In 1893 the first edition of Baedeker’s “United States” signalizes with stars five Buffalo Buildings: St. Paul’s, The First Presbyterian Church, St. Louis’, Trinity, and the Public Library, as well as Delaware Avenue, the Park and Cemetery. The two monuments for which Buffalo is best known today—the Prudential Building, by Louis Sullivan and the Larkin Administration Building, by Frank Lloyd Wright, were not mentioned as they were not yet in existence. Most of the houses and public buildings of the first decades of Buffalo’s existence were already destroyed.
After nearly half a century the beauties of Olmsted’s parkways still impress visitors. Delaware Avenue, although many of its finest houses have been destroyed, still rates as one of the handsomest residence streets in America. Upjohn’s St. Paul’s, and Green and Wick’s First Presbyterian Church will still find many admirers, though the Public Library is more likely to be esteemed an eyesore.
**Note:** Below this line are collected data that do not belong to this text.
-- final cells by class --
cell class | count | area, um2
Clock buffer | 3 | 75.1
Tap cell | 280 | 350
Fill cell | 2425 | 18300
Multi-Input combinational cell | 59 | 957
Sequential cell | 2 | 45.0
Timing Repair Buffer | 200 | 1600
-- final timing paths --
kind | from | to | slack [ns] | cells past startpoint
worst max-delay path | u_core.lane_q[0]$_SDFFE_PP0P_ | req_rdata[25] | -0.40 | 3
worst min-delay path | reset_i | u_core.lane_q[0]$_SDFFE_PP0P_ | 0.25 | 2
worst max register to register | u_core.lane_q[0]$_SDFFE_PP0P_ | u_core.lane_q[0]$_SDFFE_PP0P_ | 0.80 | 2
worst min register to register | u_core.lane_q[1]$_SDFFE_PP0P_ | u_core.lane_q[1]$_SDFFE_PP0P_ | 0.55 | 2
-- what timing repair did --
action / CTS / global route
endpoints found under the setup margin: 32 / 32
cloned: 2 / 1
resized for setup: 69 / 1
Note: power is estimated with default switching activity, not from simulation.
The four sections of this exhibition deal with four stages of Buffalo’s development. These are graphically illustrated in a series of maps. The first section covers the early town as it grew up between the peace which prevailed after the War of 1812 and the coming of the railroad. The second section illustrates the city of the mid-century down to the panic of 1873, which terminated the post-Civil War building boom. The last two sections deal with modern Buffalo, the latter decades of the nineteenth century and the first four of the twenties.
Houses, churches, hotels, business buildings, elevators and factories all serve to tell the story of Buffalo’s growth, and also to display, in terms of architecture, its peculiar position as an outpost of the east and a gateway to the middle west. This is a cross-section of a city, the buildings included, naturally varying greatly in merit. Many will admire chiefly the early buildings, now mostly destroyed, the product of simple “builders” before architectural sophistication and eclectic taste destroyed and homogeneity of the Post-Colonial and Greek Revival. Others will prefer the distinguished examples of the work of eastern architects like Upjohn and Richardson and of the middle westerners like Sullivan and Wright. Some will feel that the great industrial edificies, the grain elevators and newer factories better display the spirit of Buffalo and hope of an American architecture. After ten years of depression, the present is not well represented; but a new store and government housing development, as well as the unfinished Music Hall, indicate better than private construction and new architectural possibilities of the mid-twentieth century.
Buffalo may well be proud of the architectural story outlined here and hope for an architectural future as brilliant and perhaps more homogenous than the last hundred years. Two plans, the early ones of Ellicott and the park developments of Olmsted, neither one adequately continued, indicate frames, within which Buffalo for a time sought to discipline its growth. The hope of the future must lie at least as much in the establishment of a new and broader frame of planning, as in the erection of single buildings of distinction. The future ought also to provide some means of preserving the finer moments of the past, instead of allowing that indiscriminate destruction which has, during the present century, removed far more excellent buildings that have been built.